All Ig share a similar basic structure composed of four polypeptide chains: two identical heavy chains and two identical light chains. The heavy chain has one variable domain (VH) and three or four constant domains (CH1, CH2, CH3, and CH4). Each light chain exhibits one variable domain (VL) and one constant domain (CL). The variable region (VH and VL) is responsible for antigen recognition and binding while the constant regions (CH and CL) primarily mediate the Ig effector functions, which includes complement activation and Fc Receptor binding (1, 2).

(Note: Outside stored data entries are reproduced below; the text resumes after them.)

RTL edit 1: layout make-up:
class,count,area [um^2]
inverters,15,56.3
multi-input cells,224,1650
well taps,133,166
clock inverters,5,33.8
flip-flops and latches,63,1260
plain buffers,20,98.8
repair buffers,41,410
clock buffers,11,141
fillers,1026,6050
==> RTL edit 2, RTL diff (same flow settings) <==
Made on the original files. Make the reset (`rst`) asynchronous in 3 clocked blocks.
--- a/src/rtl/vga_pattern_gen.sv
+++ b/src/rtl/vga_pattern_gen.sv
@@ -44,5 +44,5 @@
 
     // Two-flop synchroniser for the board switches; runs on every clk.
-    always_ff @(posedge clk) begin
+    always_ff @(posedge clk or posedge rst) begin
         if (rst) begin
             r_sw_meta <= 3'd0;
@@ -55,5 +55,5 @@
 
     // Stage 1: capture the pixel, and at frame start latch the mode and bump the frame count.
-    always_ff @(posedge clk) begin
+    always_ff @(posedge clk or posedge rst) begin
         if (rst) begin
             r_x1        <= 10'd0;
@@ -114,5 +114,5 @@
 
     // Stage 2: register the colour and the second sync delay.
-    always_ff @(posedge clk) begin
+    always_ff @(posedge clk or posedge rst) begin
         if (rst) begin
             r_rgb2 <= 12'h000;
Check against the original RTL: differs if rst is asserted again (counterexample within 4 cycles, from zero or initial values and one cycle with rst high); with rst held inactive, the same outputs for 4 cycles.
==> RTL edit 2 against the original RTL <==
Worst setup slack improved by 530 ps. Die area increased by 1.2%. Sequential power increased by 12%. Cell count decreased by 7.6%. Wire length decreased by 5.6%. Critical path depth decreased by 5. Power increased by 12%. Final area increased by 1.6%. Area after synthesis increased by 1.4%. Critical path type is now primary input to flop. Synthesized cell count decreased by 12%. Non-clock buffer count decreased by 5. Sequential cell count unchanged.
**config.mk**
```make
export PLATFORM = sky130hd
export DESIGN_NAME = fetch_unit
export DESIGN_NICKNAME = d
export VERILOG_FILES = /design/src/rtl/fetch_unit_pkg.sv /design/src/rtl/fetch_fifo.sv /design/src/rtl/fetch_unit.sv
export SDC_FILE = /design/constraint.sdc
export NUM_CORES = 1
export LEC_CHECK = 0
export ABC_AREA = 1
export BUFFER_PORTS_ARGS = -buffer_cell sky130_fd_sc_hd__buf_2
export CAP_MARGIN = 20
export CORE_MARGIN = 2
export CORE_UTILIZATION = 25
export CTS_CLUSTER_SIZE = 30
export DETAILED_ROUTE_END_ITERATION = 10
export SYNTH_ARGS = -nofsm -noshare
export SYNTH_HDL_FRONTEND = slang
export SYNTH_SLANG_ARGS = --single-unit
```
**constraint.sdc**
```tcl
create_clock -name clk -period 2.8 [get_ports clk]
set_input_delay 0.56 -clock clk [delete_from_list [all_inputs] [get_ports clk]]
set_output_delay 0.56 -clock clk [all_outputs]
set_load 0.005 [all_outputs]
```
===== src/rtl/ic1337_driver.sv =====
// ic1337_driver: queues A/Q/Z test vectors, applies each to an ic1337 and checks its sampled response
module ic1337_driver #(
  parameter int DEPTH = 4,
  parameter int CW    = 8
) (
  input  logic          clk,
  input  logic          rst,
  input  logic [2:0]    vec_in,
  input  logic [2:0]    exp_in,
  input  logic          vec_valid,
  output logic          vec_ready,
  output logic          A0,
  output logic          A1,
  output logic          A2,
  input  logic          Q0,
  input  logic          Q1,
  input  logic          Z,
  output logic          res_valid,
  output logic          res_pass,
  output logic [2:0]    res_got,
  output logic [CW-1:0] pass_count,
  output logic [CW-1:0] fail_count,
  output logic          busy
);
  localparam int AW = $clog2(DEPTH);
  localparam logic [AW:0] FULL = (AW + 1)'(DEPTH);
  localparam logic [CW-1:0] CMAX = {CW{1'b1}};

  typedef enum logic [1:0] {IDLE, DRIVE, SAMPLE} state_t;

  state_t        state_q;
  logic [5:0]    mem_q [DEPTH];
  logic [AW-1:0] wr_q, rd_q;
  logic [AW:0]   cnt_q, cnt_d;
  logic [2:0]    a_q, exp_q, got;
  logic          push, pop;

  assign vec_ready  = cnt_q != FULL;
  assign push       = vec_valid && vec_ready;
  assign pop        = state_q == IDLE && cnt_q != '0;
  assign busy       = cnt_q != '0 || state_q != IDLE;
  assign {A2, A1, A0} = a_q;
  assign got        = {Q0, Q1, Z};

  // Occupancy next-state: simultaneous push and pop leave it unchanged
  always_comb begin
    cnt_d = (push && !pop) ? cnt_q + 1'b1 : (pop && !push) ? cnt_q - 1'b1 : cnt_q;
  end

  // Vector storage; contents need no reset since occupancy gates every read
  always_ff @(posedge clk) begin
    if (push) mem_q[wr_q] <= {vec_in, exp_in};
  end

  // FIFO pointers and occupancy, wrapping modulo the power-of-two depth
  always_ff @(posedge clk or posedge rst) begin
    if (rst) begin
      wr_q  <= '0;
      rd_q  <= '0;
      cnt_q <= '0;
    end else begin
      if (push) wr_q <= wr_q + 1'b1;
      if (pop) rd_q <= rd_q + 1'b1;
      cnt_q <= cnt_d;
    end
  end

  // Sequencer: pop and drive, hold A across the ic1337 capture edge, then sample and score
  always_ff @(posedge clk or posedge rst) begin
    if (rst) begin
      state_q    <= IDLE;
      a_q        <= '0;
      exp_q      <= '0;
      res_valid  <= 1'b0;
      res_pass   <= 1'b0;
      res_got    <= '0;
      pass_count <= '0;
      fail_count <= '0;
    end else begin
      res_valid <= 1'b0;
      case (state_q)
        IDLE: if (pop) begin
          a_q     <= mem_q[rd_q][5:3];
          exp_q   <= mem_q[rd_q][2:0];
          state_q <= DRIVE;
        end
        DRIVE: state_q <= SAMPLE;
        default: begin
          res_got   <= got;
          res_pass  <= got == exp_q;
          res_valid <= 1'b1;
          if (got == exp_q && pass_count != CMAX) pass_count <= pass_count + 1'b1;
          if (got != exp_q && fail_count != CMAX) fail_count <= fail_count + 1'b1;
          state_q   <= IDLE;
        end
      endcase
    end
  end
endmodule
### config.mk
export PLATFORM = sky130hd
export DESIGN_NAME = decode_stage
export DESIGN_NICKNAME = d
export VERILOG_FILES = /design/src/rtl/decode_stage.sv
export SDC_FILE = /design/constraint.sdc
export NUM_CORES = 1
export LEC_CHECK = 0
export BUFFER_PORTS_ARGS = -buffer_cell sky130_fd_sc_hd__clkbuf_2
export CORE_MARGIN = 8
export CORE_UTILIZATION = 50
export CTS_CLUSTER_DIAMETER = 100
export CTS_CLUSTER_SIZE = 12
export DETAILED_ROUTE_END_ITERATION = 8
export GPL_ROUTABILITY_DRIVEN = 0
export PLACE_DENSITY = 0.95
export SYNTH_ARGS = -nofsm -noshare
export SYNTH_HDL_FRONTEND = slang
export SYNTH_SLANG_ARGS = --single-unit
### constraint.sdc
create_clock -name clk -period 3.9 [get_ports clk]
set_input_delay 0.585 -clock clk [delete_from_list [all_inputs] [get_ports clk]]
set_output_delay 0.585 -clock clk [all_outputs]
set_load 0.005 [all_outputs]
### src/rtl/decode_stage.sv
// decode_stage -- single-entry decode stage for a small RV32 subset
// (add, sub, addi, bne, lui).
//
// Accepts one instruction per cycle from fetch over a valid/ready handshake,
// decodes it combinationally and holds the result in an output register
// presented to execute over a second valid/ready handshake. Anything outside
// the supported subset is passed downstream flagged as illegal with all
// other control bits cleared.
//
// Optional feature: define DECODE_SCOREBOARD_EN to build a 32-entry pending
// write scoreboard and the read-after-write hazard stall. Without it the
// stage never stalls on hazards and wb_valid/wb_rd are ignored.
//
// Ports
//   clk, reset            clock, synchronous active-high reset
//   if_valid/if_ready     fetch handshake (if_ready independent of if_valid)
//   if_inst, if_pc        instruction word and its PC
//   flush                 drop held and incoming instruction (redirect)
//   de_valid/de_ready     execute handshake
//   de_pc, de_imm         registered PC and sign-extended immediate
//   de_rs1/de_rs2/de_rd   register specifiers (unused ones are 0)
//   de_sub, de_use_imm, de_is_bne, de_is_lui, de_wen, de_illegal
//                         decoded control bundle
//   wb_valid, wb_rd       writeback retirement, clears a pending bit
module decode_stage #(
  parameter int XLEN = 32
) (
  input  logic            clk,
  input  logic            reset,
  input  logic            if_valid,
  output logic            if_ready,
  input  logic [31:0]     if_inst,
  input  logic [XLEN-1:0] if_pc,
  input  logic            flush,
  output logic            de_valid,
  input  logic            de_ready,
  output logic [XLEN-1:0] de_pc,
  output logic [XLEN-1:0] de_imm,
  output logic [4:0]      de_rs1,
  output logic [4:0]      de_rs2,
  output logic [4:0]      de_rd,
  output logic            de_sub,
  output logic            de_use_imm,
  output logic            de_is_bne,
  output logic            de_is_lui,
  output logic            de_wen,
  output logic            de_illegal,
  input  logic            wb_valid,
  input  logic [4:0]      wb_rd
);

  localparam logic [4:0] OPC_OP     = 5'b01100;
  localparam logic [4:0] OPC_OPIMM  = 5'b00100;
  localparam logic [4:0] OPC_BRANCH = 5'b11000;
  localparam logic [4:0] OPC_LUI    = 5'b01101;

  // Widen a signed 32-bit immediate to the datapath width.
  function automatic logic [XLEN-1:0] sext32(input logic signed [31:0] v);
    return XLEN'(v);
  endfunction

  // ---------------- combinational decode of if_inst ----------------
  logic [4:0]      opcode;
  logic [2:0]      funct3;
  logic [6:0]      funct7;
  logic            legal;
  logic            use_rs1;
  logic            use_rs2;
  logic            dec_sub;
  logic            dec_use_imm;
  logic            dec_is_bne;
  logic            dec_is_lui;
  logic            dec_wen;
  logic [4:0]      dec_rs1;
  logic [4:0]      dec_rs2;
  logic [4:0]      dec_rd;
  logic [XLEN-1:0] dec_imm;

  assign opcode = if_inst[6:2];
  assign funct3 = if_inst[14:12];
  assign funct7 = if_inst[31:25];

  always_comb begin
    legal       = 1'b0;
    use_rs1     = 1'b0;
    use_rs2     = 1'b0;
    dec_sub     = 1'b0;
    dec_use_imm = 1'b0;
    dec_is_bne  = 1'b0;
    dec_is_lui  = 1'b0;
    dec_wen     = 1'b0;
    dec_rs1     = 5'd0;
    dec_rs2     = 5'd0;
    dec_rd      = 5'd0;
    dec_imm     = '0;
    // Fields are only populated for legal encodings, so an illegal
    // instruction leaves everything at zero apart from de_illegal.
    if (if_inst[1:0] == 2'b11) begin
      case (opcode)
        OPC_OP: begin
          if (funct3 == 3'b000 && (funct7 == 7'b0000000 || funct7 == 7'b0100000)) begin
            legal   = 1'b1;
            dec_sub = funct7[5];
            dec_rs1 = if_inst[19:15];
            dec_rs2 = if_inst[24:20];
            dec_rd  = if_inst[11:7];
            use_rs1 = 1'b1;
            use_rs2 = 1'b1;
            dec_wen = 1'b1;
          end
        end
        OPC_OPIMM: begin
          if (funct3 == 3'b000) begin
            legal       = 1'b1;
            dec_rs1     = if_inst[19:15];
            dec_rd      = if_inst[11:7];
            use_rs1     = 1'b1;
            dec_use_imm = 1'b1;
            dec_wen     = 1'b1;
            dec_imm     = sext32({{20{if_inst[31]}}, if_inst[31:20]});
          end
        end
        OPC_BRANCH: begin
          if (funct3 == 3'b001) begin
            legal      = 1'b1;
            dec_is_bne = 1'b1;
            dec_rs1    = if_inst[19:15];
            dec_rs2    = if_inst[24:20];
            use_rs1    = 1'b1;
            use_rs2    = 1'b1;
            dec_imm    = sext32({{19{if_inst[31]}}, if_inst[31], if_inst[7],
                                 if_inst[30:25], if_inst[11:8], 1'b0});
          end
        end
        OPC_LUI: begin
          legal       = 1'b1;
          dec_is_lui  = 1'b1;
          dec_rd      = if_inst[11:7];
          dec_use_imm = 1'b1;
          dec_wen     = 1'b1;
          dec_imm     = sext32({if_inst[31:12], 12'b0});
        end
        default: legal = 1'b0;
      endcase
    end
    // Writes to x0 are architecturally discarded; never mark them pending.
    if (dec_rd == 5'd0) dec_wen = 1'b0;
  end

  // ---------------- handshake ----------------
  logic            hazard;
  logic            accept;
  logic            out_xfer;

  logic            de_valid_q,   de_valid_d;
  logic [XLEN-1:0] de_pc_q,      de_pc_d;
  logic [XLEN-1:0] de_imm_q,     de_imm_d;
  logic [4:0]      de_rs1_q,     de_rs1_d;
  logic [4:0]      de_rs2_q,     de_rs2_d;
  logic [4:0]      de_rd_q,      de_rd_d;
  logic            de_sub_q,     de_sub_d;
  logic            de_use_imm_q, de_use_imm_d;
  logic            de_is_bne_q,  de_is_bne_d;
  logic            de_is_lui_q,  de_is_lui_d;
  logic            de_wen_q,     de_wen_d;
  logic            de_illegal_q, de_illegal_d;

  // A flush always accepts so the redirected fetch stream is not held up;
  // the word taken in that cycle is simply discarded.
  assign if_ready = flush || ((!de_valid_q || de_ready) && !hazard);
  assign accept   = if_valid && if_ready;
  assign out_xfer = de_valid_q && de_ready;

  always_comb begin
    de_valid_d   = de_valid_q;
    de_pc_d      = de_pc_q;
    de_imm_d     = de_imm_q;
    de_rs1_d     = de_rs1_q;
    de_rs2_d     = de_rs2_q;
    de_rd_d      = de_rd_q;
    de_sub_d     = de_sub_q;
    de_use_imm_d = de_use_imm_q;
    de_is_bne_d  = de_is_bne_q;
    de_is_lui_d  = de_is_lui_q;
    de_wen_d     = de_wen_q;
    de_illegal_d = de_illegal_q;
    if (flush) begin
      de_valid_d = 1'b0;
    end else if (accept) begin
      de_valid_d   = 1'b1;
      de_pc_d      = if_pc;
      de_imm_d     = dec_imm;
      de_rs1_d     = dec_rs1;
      de_rs2_d     = dec_rs2;
      de_rd_d      = dec_rd;
      de_sub_d     = dec_sub;
      de_use_imm_d = dec_use_imm;
      de_is_bne_d  = dec_is_bne;
      de_is_lui_d  = dec_is_lui;
      de_wen_d     = dec_wen;
      de_illegal_d = !legal;
    end else if (out_xfer) begin
      de_valid_d = 1'b0;
    end
  end

  // ---------------- output register stage ----------------
  always_ff @(posedge clk) begin
    if (reset) begin
      de_valid_q   <= 1'b0;
      de_pc_q      <= '0;
      de_imm_q     <= '0;
      de_rs1_q     <= 5'd0;
      de_rs2_q     <= 5'd0;
      de_rd_q      <= 5'd0;
      de_sub_q     <= 1'b0;
      de_use_imm_q <= 1'b0;
      de_is_bne_q  <= 1'b0;
      de_is_lui_q  <= 1'b0;
      de_wen_q     <= 1'b0;
      de_illegal_q <= 1'b0;
    end else begin
      de_valid_q   <= de_valid_d;
      de_pc_q      <= de_pc_d;
      de_imm_q     <= de_imm_d;
      de_rs1_q     <= de_rs1_d;
      de_rs2_q     <= de_rs2_d;
      de_rd_q      <= de_rd_d;
      de_sub_q     <= de_sub_d;
      de_use_imm_q <= de_use_imm_d;
      de_is_bne_q  <= de_is_bne_d;
      de_is_lui_q  <= de_is_lui_d;
      de_wen_q     <= de_wen_d;
      de_illegal_q <= de_illegal_d;
    end
  end

  assign de_valid   = de_valid_q;
  assign de_pc      = de_pc_q;
  assign de_imm     = de_imm_q;
  assign de_rs1     = de_rs1_q;
  assign de_rs2     = de_rs2_q;
  assign de_rd      = de_rd_q;
  assign de_sub     = de_sub_q;
  assign de_use_imm = de_use_imm_q;
  assign de_is_bne  = de_is_bne_q;
  assign de_is_lui  = de_is_lui_q;
  assign de_wen     = de_wen_q;
  assign de_illegal = de_illegal_q;

`ifdef DECODE_SCOREBOARD_EN
  // ---------------- pending-write scoreboard ----------------
  logic [31:0] pend_q, pend_d;
  logic [31:0] set_vec;
  logic [31:0] clr_vec;
  logic        rs1_hit;
  logic        rs2_hit;

  always_comb begin
    set_vec = '0;
    clr_vec = '0;
    if (out_xfer && de_wen_q) set_vec[de_rd_q] = 1'b1;
    if (wb_valid)             clr_vec[wb_rd]   = 1'b1;
    // Applying the set after the clear makes a same-cycle issue win over
    // a retirement of the same register.
    pend_d    = (pend_q & ~clr_vec) | set_vec;
    pend_d[0] = 1'b0;
  end

  always_ff @(posedge clk) begin
    if (reset) pend_q <= '0;
    else       pend_q <= pend_d;
  end

  // Hazard is evaluated from if_inst alone, without if_valid, so that
  // if_ready never depends on if_valid; when if_valid is low no transfer
  // happens, so the value is harmless. The held instruction counts even if
  // it leaves this cycle, and writeback is not bypassed.
  always_comb begin
    rs1_hit = use_rs1 && (dec_rs1 != 5'd0) &&
              (pend_q[dec_rs1] || (de_valid_q && de_wen_q && de_rd_q == dec_rs1));
    rs2_hit = use_rs2 && (dec_rs2 != 5'd0) &&
              (pend_q[dec_rs2] || (de_valid_q && de_wen_q && de_rd_q == dec_rs2));
    hazard  = rs1_hit || rs2_hit;
  end
`else
  logic unused_sb;
  assign hazard    = 1'b0;
  assign unused_sb = ^{wb_valid, wb_rd, use_rs1, use_rs2};
`endif

endmodule

==> results.cfg <==
[outcome]
outcome = finished, final reports clean

[route]
vias = 3687
wl_mm = 10.9
remaining_drc_errors = 0
drt_iter0_markers = 245
viasPerCell = 5.91
wl_per_cell_um = 17.5
drt_pre_antenna_iters = 5
ant_nets = 0

[clock_tree]
h-tree-depth = 3
root_buffer = clkbuf_8
clk_pin_slew_worst_paths_ns = 0.09
cts_resized = 0
cts_tree = done
ctsHoldBuffers = 0
post_cts_buffers = 0
cts_inserted_buffers = 9
clkLatencyLatePin_ns = 0.35
cts_sinks = 86
cts_buffer_depth = 2

[worst_setup_path]
arrival_ns = 2.53
cp_cell_sequence = clkbuf_2 -> or4_4 -> or4_4 -> a2111oi_4 -> a22o_1
crit_slowest_cell = or4_4
critPathLaunchType = input pin
cpMostUsedCell = or4_4
critPathKind = input pin to flop
required_ns = 4.18
critPathTopFamily = simple AND/OR/NAND/NOR gates
timing.critical_path.to_type = flop
cp_num_buf_inv = 1
slowest_delay_ns = 0.56
cp_max_fo = 5

[place]
port_buffers = 155
dpl_worst_slack_ns = 1.36
post-dp-hpwl_mm = 8.16

[timing]
fmax_mhz = 445
min_period_ns = 2.24
period_share_pct = 57.6
hold_viol_final = 0
setup_viol = 0
grt_setup_unrepaired = false
worst_pin_slew_ns = 1.09
slew-limit-headroom_pct = 27.4
worst_slack_ns = 1.66
setup_tns_ns = 0
fin_skew_ns = 0.0118
slew_viol_final = 0

[layout]
drive_gt1_share_pct = 33.8
area_delta_synth_final_pct = 28.7
final_nets = 614
diodes = 0

[die]
row_count = 30
die_area_um2 = 9890
io-pin-count = 162
core_area_um2 = 6760
fp.dieW_um = 99.5
chipHeight_um = 99.5
initial_core_util_pct = 51.5

[pwr]
total_leakage_power_nw = 1.88
power_density_nw_per_um2 = 369
ir_worst_vdd_uv = 241
fin_total_pwr_mw = 1.65

[global_route]
globalRouteTotalUtil_pct = 21.2
grt_pass1_wl_mm = 17.3
grt_max_degree = 40
overflow = 0
antenna_found_initial = 0
grt_pass1_vias = 3600

[logic_synthesis]
yosys_warnings = 0
yosysSeqAreaShare_pct = 49.4
postSynthCellCount = 397
ys_seq_elements = 86
syn_avg_cell_area_um2 = 8.77
synth_cell_type_count = 38
syn_area_um2 = 3480
syn_nets = 472

[worst_hold_path]
worstHoldPathType = flop to flop

[job]
drv_cap = 0
power by group:
part,internal (mW),switching (mW)
clock,0.272,0.323
sequential,0.894,0.00839
combinational,0.0590,0.0981
tightest hold or removal path, stage by stage, from the launching register on:
cell and delay, ns:
dfxtp_1 0.32, nand2_1 0.05, a21oi_1 0.05
state kept, by name (all words and copies together) (netlist names):
name	count
de_wen	1
de_pc	32
de_rd	5
de_valid	1
de_illegal	1
de_is_bne	1
de_imm	32
de_sub	1
de_use_imm	1
de_rs2	5
de_rs1	5
de_is_lui	1
logic make-up after synthesis:
group | Yosys count | share of synthesized area (%)
AO/OA/AOI/OAI | 115 | 24.6
buffers and inverters | 32 | 3.56
flip-flops | 86 | 49.4
AND/OR/NAND/NOR | 164 | 22.4
worst paths after layout:
| check | from | to | slack (ns) | cells after the start |
|---|---|---|---|---|
| worst min-delay path | de_pc[7] | de_pc[7] | 0.46 | 2 |
| worst max-delay path | if_inst[28] | de_rs2[4] | 1.66 | 5 |
| worst min register to register | de_pc[7] | de_pc[7] | 0.46 | 2 |
| worst max register to register | de_valid | de_imm[4] | 1.89 | 4 |
per-stage QoR:
stage	utilization (%)	area (um^2)	hold WS, ns	instances
floorplan	-	3480	0.448	397
global placement	63.5	4290	0.439	608
detailed placement	63.5	4290	0.446	608
CTS	66.3	4480	0.441	624
global route	66.3	4480	0.446	624
finish	66.3	4480	0.457	624
routing by layer:
metal / routed length [um] / up-vias / GRT usage, % / part of all wire, %
met3: 1180 / 29 / 7.82 / 11
met4: 322 / 0 / 9.78 / 2.9
met5: 0 / - / 0 / 0
met1: 4250 / 1715 / 24.1 / 39
li1: - / 1746 / - / -
met2: 5180 / 197 / 34.8 / 47
cells in the mapped netlist:
library cell	number	area, um^2
nand2_1	103	387
dfxtp_1	86	1720
a21oi_1	38	190
clkbuf_1	26	97.6
a22o_1	21	184
a221oi_1	19	166
a22oi_1	19	143
nand3_1	14	70.1
nor2_1	8	30.0
nand2b_1	6	37.5
nor3_1	6	30.0
a32oi_1	5	43.8
and4_1	5	43.8
o32ai_1	5	43.8
buf_2	3	15.0
inv_1	3	11.3
nand4_1	3	18.8
nand4b_1	3	26.3
nor2b_1	3	18.8
o31ai_1	2	15.0
or4_4	2	22.5
a2111oi_4	1	27.5
a211o_1	1	8.76
a22o_2	1	10.0
and2_1	1	6.26
and3_1	1	6.26
nand3b_1	1	7.51
nand4bb_1	1	11.3
nor4_1	1	6.26
nor4b_2	1	15.0
o211ai_1	1	7.51
o21a_1	1	7.51
o311a_1	1	10.0
or3_1	1	6.26
or3b_1	1	8.76
or4_1	1	7.51
or4b_1	1	10.0
or4b_2	1	10.0
placed cells by master, fill, tap and decap left out, types with 5 or more instances in the layout:
master    synthesis  final
a22oi_1          19     19
a21oi_1          38     38
buf_4             0      5
clkbuf_2          0    155
clkbuf_8          0     11
dfxtp_1          86     86
nor2_1            8      7
and4_1            5      5
o32ai_1           5      5
nand2_1         103    102
nor3_1            6      6
nand2b_1          6      6
a22o_1           21     21
nand3_1          14     14
a221oi_1         19     19
a32oi_1           5      5
final cells by class:
cell class	count	area, um^2
clock inverters	5	41.3
repair buffers	160	813
multi-input cells	279	1640
flip-flops and latches	86	1720
well taps	80	100
fillers	556	2280
clock buffers	11	151
inverters	3	11.3
Power figures use the tool's default switching activity.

In humans, the immunoglobulin heavy chain gene (IGH) is located in chromosome region 14q32 and consists of four groups of gene segments: the variable heavy (IGHV), diversity heavy (IGHD), joining heavy (IGHJ), and constant heavy (IGHC). The IGHC group includes IGHM, IGHD, IGHG3, IGHG1, IGHEP1, IGHA1, IGHGP, IGHG2, IGHG4, IGHGE, and IGHA2 gene segments and pseudogenes. Immunoglobulin light chains are encoded by two different genes: lambda (IGL) at 22q11 and kappa (IGK) at 2p11.2 (3, 4).
During B-cell development, the IGH gene undergoes a somatic rearrangement, in which only one IGHV, one IGHD, and one IGHJ gene segment are combined to form the Ig variable region VH. In contrast, during clonal expansion after activation of the B-cell, IGHC gene segments go through a process called class-switch recombination, which determines the Ig class and subclass: IgM, IgD, IgG (IgG1, IgG2, IgG3, and IgG4), IgA (IgA1 and IgA2), and IgE. The human humoral immune response is mainly mediated by Ig gamma (IgG), which is subdivided into four subclasses, IgG1, IgG2, IgG3, and IgG4, ordered by decreasing abundance in peripheral blood (5). The constant regions of these four subclasses are encoded by the gene segments IGHG1, IGHG2, IGHG3, and IGHG4, respectively, the first three being the ones focused on this study. Each IGHG gene segment consists of three exons that encode the constant heavy domains (CH1, CH2, and CH3) and exon H, which encodes the hinge between the CH1 and CH2 domains (5).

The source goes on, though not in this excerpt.